Steve came for dinner. Bee made loin of pork stuffed with apricots and prosciutto, and Steve brought two bottles of Pinot Noir.
As soon as he walked in, Daniel knew. Steve hadn’t run with fear from the life that had been calling him for years, Steve hadn’t pretended to be someone he wasn’t. Steve had struggled with it, and then had given in.
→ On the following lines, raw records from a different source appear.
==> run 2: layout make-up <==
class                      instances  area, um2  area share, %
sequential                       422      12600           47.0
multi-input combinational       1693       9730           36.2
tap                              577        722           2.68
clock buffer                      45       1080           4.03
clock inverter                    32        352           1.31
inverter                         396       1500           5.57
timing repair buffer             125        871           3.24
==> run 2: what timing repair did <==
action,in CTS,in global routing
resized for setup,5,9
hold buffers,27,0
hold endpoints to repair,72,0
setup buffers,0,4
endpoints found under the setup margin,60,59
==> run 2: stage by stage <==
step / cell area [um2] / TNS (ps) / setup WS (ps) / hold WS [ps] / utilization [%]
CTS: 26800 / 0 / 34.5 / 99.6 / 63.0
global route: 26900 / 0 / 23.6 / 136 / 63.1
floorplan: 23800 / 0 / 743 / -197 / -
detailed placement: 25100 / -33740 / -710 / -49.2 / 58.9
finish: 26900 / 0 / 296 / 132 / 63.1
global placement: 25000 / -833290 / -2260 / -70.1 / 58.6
$ cat config.mk
export PLATFORM = sky130hd
export DESIGN_NAME = lb_gate_top
export DESIGN_NICKNAME = d
export VERILOG_FILES = /design/src/design/gate_pkg.sv /design/src/design/lb_bus_if.sv /design/src/design/short_fifo.sv /design/src/design/udp_lb_gate.sv /design/src/design/lb_reg_bank.sv /design/src/design/lb_gate_top.sv
export SDC_FILE = /design/constraint.sdc
export NUM_CORES = 2
export LEC_CHECK = 0
export BUFFER_PORTS_ARGS = -buffer_cell sky130_fd_sc_hd__buf_2
export CAP_MARGIN = 40
export CELL_PAD_IN_SITES_DETAIL_PLACEMENT = 0
export CELL_PAD_IN_SITES_GLOBAL_PLACEMENT = 1
export CORE_MARGIN = 3
export CORE_UTILIZATION = 46
export CTS_BUF_LIST = sky130_fd_sc_hd__clkbuf_4 sky130_fd_sc_hd__clkbuf_8
export DETAILED_ROUTE_END_ITERATION = 7
export PLACE_DENSITY_LB_ADDON = 0.1
export SLEW_MARGIN = 30
export SYNTH_ARGS = -nofsm -noshare
export SYNTH_HDL_FRONTEND = slang
export SYNTH_SLANG_ARGS = --single-unit
export TNS_END_PERCENT = 50
$ cat constraint.sdc
create_clock -name clk -period 3 [get_ports clk]
set_input_delay 0.15 -clock clk [delete_from_list [all_inputs] [get_ports clk]]
set_output_delay 0.15 -clock clk [all_outputs]
set_load 0.02 [all_outputs]
$ cat src/design/gate_pkg.sv
package gate_pkg;

	// Local-bus address and data widths
	typedef logic [23:0] lb_addr_t;
	typedef logic [31:0] lb_data_t;

	// Read flag inside the control/address word
	localparam int ctl_read_bit = 28;

	// Bytes per nonce and per transaction
	localparam int frame_bytes = 8;

	// One reply byte plus end-of-transaction marker
	typedef struct packed {
		logic [7:0] data;
		logic       last;
	} tx_entry_t;

endpackage

$ cat src/design/lb_bus_if.sv
interface lb_bus_if;
	import gate_pkg::*;

	// Address, write data and read flag hold from strobe to strobe
	lb_addr_t addr;
	lb_data_t wdata;
	logic     strobe;
	logic     rd;
	// Valid from the cycle after the strobe
	lb_data_t rdata;

	// Bus master side, in the gateway
	modport gateway (
		output addr,
		output wdata,
		output strobe,
		output rd,
		input  rdata
	);

	// Register bank side
	modport bank (
		input  addr,
		input  wdata,
		input  strobe,
		input  rd,
		output rdata
	);

endinterface

$ cat src/design/short_fifo.sv
module short_fifo #(
	parameter type entry_t = logic [7:0],
	parameter int depth_log2 = 2
) (
	input  logic   clk,
	input  logic   rst_n,
	input  entry_t din,
	input  logic   we,
	input  logic   re,
	output entry_t dout,
	output logic   empty,
	output logic   full
);

	localparam int depth = 1 << depth_log2;

	// Pointers carry one extra wrap bit
	logic [depth_log2:0] wr_ptr;
	logic [depth_log2:0] rd_ptr;
	entry_t              mem [depth];
	logic                do_write;
	logic                do_read;

	// Full when only the wrap bits differ
	assign empty = (wr_ptr == rd_ptr);
	assign full  = (wr_ptr[depth_log2] != rd_ptr[depth_log2]) &&
		(wr_ptr[depth_log2-1:0] == rd_ptr[depth_log2-1:0]);

	// Writes into a full FIFO are dropped
	assign do_write = we && !full;
	assign do_read  = re && !empty;

	// Head entry is visible without a read
	assign dout = mem[rd_ptr[depth_log2-1:0]];

	always_ff @(posedge clk) begin
		if (do_write) begin
			mem[wr_ptr[depth_log2-1:0]] <= din;
		end
	end

	always_ff @(posedge clk or negedge rst_n) begin
		if (!rst_n) begin
			wr_ptr <= '0;
			rd_ptr <= '0;
		end else begin
			if (do_write) begin
				wr_ptr <= wr_ptr + 1'b1;
			end
			if (do_read) begin
				rd_ptr <= rd_ptr + 1'b1;
			end
		end
	end

endmodule

$ cat src/design/udp_lb_gate.sv
module udp_lb_gate #(
	parameter int pipe_del = 3
) (
	input  logic       clk,
	input  logic       rst_n,
	// Byte stream from the host, no back-pressure
	input  logic [7:0] rx_din,
	input  logic       rx_stb,
	input  logic       rx_end,
	// Reply stream, pulled by the host
	output logic [7:0] tx_dout,
	output logic       tx_rdy,
	output logic       tx_end,
	input  logic       tx_stb,
	// Local bus master
	lb_bus_if.gateway  bus
);
	import gate_pkg::*;

	localparam int sr_bits  = 8 * frame_bytes;
	localparam int cnt_bits = $clog2(frame_bytes);
	localparam int pipe_len = pipe_del + frame_bytes;

	logic [cnt_bits-1:0] byte_cnt;
	logic                past_nonce;
	logic                nonce_done;
	logic                rx_active;
	logic                last_byte;
	logic                strobe_r;
	logic [sr_bits-1:0]  rx_sr;
	lb_data_t            ctl_word;
	lb_data_t            data_word;
	lb_addr_t            addr_q;
	lb_data_t            wdata_q;
	logic                rd_q;
	lb_data_t            ctl_head;
	logic [pipe_len-1:0] xfer_pipe;
	logic [frame_bytes-1:0] out_window;
	logic                sr_load;
	logic                drive_tx;
	logic                drive_done;
	logic [sr_bits-1:0]  tx_sr;
	logic                rx_loopback;
	tx_entry_t           reply_in;
	tx_entry_t           reply_head;
	logic                reply_we;
	logic                reply_empty;
	logic                fifo_re;
	logic                tx_done_rd;
	logic [5:0]          tx_pending;

	// Eighth byte of a frame arriving now
	assign last_byte = rx_stb && (byte_cnt == cnt_bits'(frame_bytes - 1));

	always_ff @(posedge clk or negedge rst_n) begin
		if (!rst_n) begin
			byte_cnt   <= '0;
			past_nonce <= 1'b0;
			nonce_done <= 1'b0;
			rx_active  <= 1'b0;
			strobe_r   <= 1'b0;
		end else begin
			if (rx_stb) begin
				byte_cnt  <= byte_cnt + 1'b1;
				if (byte_cnt == cnt_bits'(frame_bytes - 1)) begin
					past_nonce <= 1'b1;
				end
				// Goes high with the first transaction byte
				nonce_done <= past_nonce;
				rx_active  <= 1'b1;
			end
			// End marker restarts framing for the next packet
			if (rx_end) begin
				byte_cnt   <= '0;
				past_nonce <= 1'b0;
				rx_active  <= 1'b0;
			end
			// Bus cycle one clock after a full transaction
			strobe_r <= last_byte && past_nonce;
		end
	end

	// Incoming bytes, big-endian
	always_ff @(posedge clk) begin
		if (rx_stb) begin
			rx_sr <= {rx_sr[sr_bits-9:0], rx_din};
		end
	end

	assign ctl_word  = rx_sr[sr_bits-1 -: 32];
	assign data_word = rx_sr[31:0];

	// Keep bus fields stable while the next frame shifts in
	always_ff @(posedge clk) begin
		if (strobe_r) begin
			rd_q    <= ctl_word[ctl_read_bit];
			addr_q  <= ctl_word[$bits(lb_addr_t)-1:0];
			wdata_q <= data_word;
		end
	end

	assign bus.strobe = strobe_r;
	assign bus.rd     = strobe_r ? ctl_word[ctl_read_bit] : rd_q;
	assign bus.addr   = strobe_r ? ctl_word[$bits(lb_addr_t)-1:0] : addr_q;
	assign bus.wdata  = strobe_r ? data_word : wdata_q;

	// Control words wait here for their read data
	short_fifo #(
		.entry_t    (lb_data_t),
		.depth_log2 (2)
	) i_cmd_fifo (
		.clk   (clk),
		.rst_n (rst_n),
		.din   (ctl_word),
		.we    (strobe_r),
		.re    (sr_load),
		.dout  (ctl_head),
		.empty (),
		.full  ()
	);

	// Strobe delay line; the low frame_bytes taps time the reply bytes
	assign out_window = xfer_pipe[frame_bytes-1:0];
	assign sr_load    = out_window[frame_bytes-1];

	always_ff @(posedge clk or negedge rst_n) begin
		if (!rst_n) begin
			xfer_pipe  <= '0;
			drive_tx   <= 1'b0;
			drive_done <= 1'b0;
		end else begin
			xfer_pipe  <= {strobe_r, xfer_pipe[pipe_len-1:1]};
			drive_tx   <= |out_window;
			drive_done <= out_window[0];
		end
	end

	// Load control word plus sampled rdata, then shift out MSB first
	always_ff @(posedge clk) begin
		if (|out_window) begin
			tx_sr <= sr_load ? {ctl_head, bus.rdata} : {tx_sr[sr_bits-9:0], 8'h00};
		end
	end

	// Nonce goes straight back to the reply queue
	assign rx_loopback   = rx_stb && !past_nonce;
	assign reply_in.data = rx_loopback ? rx_din : tx_sr[sr_bits-1 -: 8];
	assign reply_in.last = drive_done;
	assign reply_we      = drive_tx || rx_loopback;

	short_fifo #(
		.entry_t    (tx_entry_t),
		.depth_log2 (5)
	) i_reply_fifo (
		.clk   (clk),
		.rst_n (rst_n),
		.din   (reply_in),
		.we    (reply_we),
		.re    (fifo_re),
		.dout  (reply_head),
		.empty (reply_empty),
		.full  ()
	);

	assign tx_rdy  = !reply_empty && nonce_done;
	assign fifo_re = tx_rdy && tx_stb;
	assign tx_dout = reply_head.data;

	// Transactions issued but not yet fully read out
	assign tx_done_rd = fifo_re && reply_head.last;

	always_ff @(posedge clk or negedge rst_n) begin
		if (!rst_n) begin
			tx_pending <= '0;
		end else begin
			case ({strobe_r, tx_done_rd})
				2'b10:   tx_pending <= tx_pending + 1'b1;
				2'b01:   tx_pending <= tx_pending - 1'b1;
				default: tx_pending <= tx_pending;
			endcase
		end
	end

	// Final byte of the last outstanding transaction after rx_end
	assign tx_end = tx_rdy && reply_head.last && (tx_pending == 6'd1) && !rx_active;

endmodule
“These are our dogs—” he passed photos around as they sat at the table, the girls having gone off to bed—“Mimi and Bobo.” Small Westies sat on the doorstep of a beautiful colonial house. “And this is Richard.” An older, bearded man, smiling on the deck of a boat. “My partner,” he added, although he didn’t need to.
“Not husband?” Bee rescued Daniel from his crippling awkwardness, his heart pounding fast, color rising to his cheeks.
“Not legal in our state, sadly,” Steve said. “But one day we will. We’ve been together almost ten years. The love of my life.” And he looked up and caught Daniel’s eye, and this time Daniel felt shame for a different reason. He felt shame for not being brave enough to do what Steve had done, and envy—oh God, so much envy for Steve having the life that all of a sudden Daniel realized he had always wanted.
They went out after dinner for a drink at the bar at Tavern on Main. Daniel recalled seeing
Brokeback Mountain,
looking longingly at the characters played by Jake Gyllenhaal and Heath Ledger embracing furiously at their reunion, and he parked the car on Main Street, hoping that that might happen for him, that Steve would grab him and take him into an alley.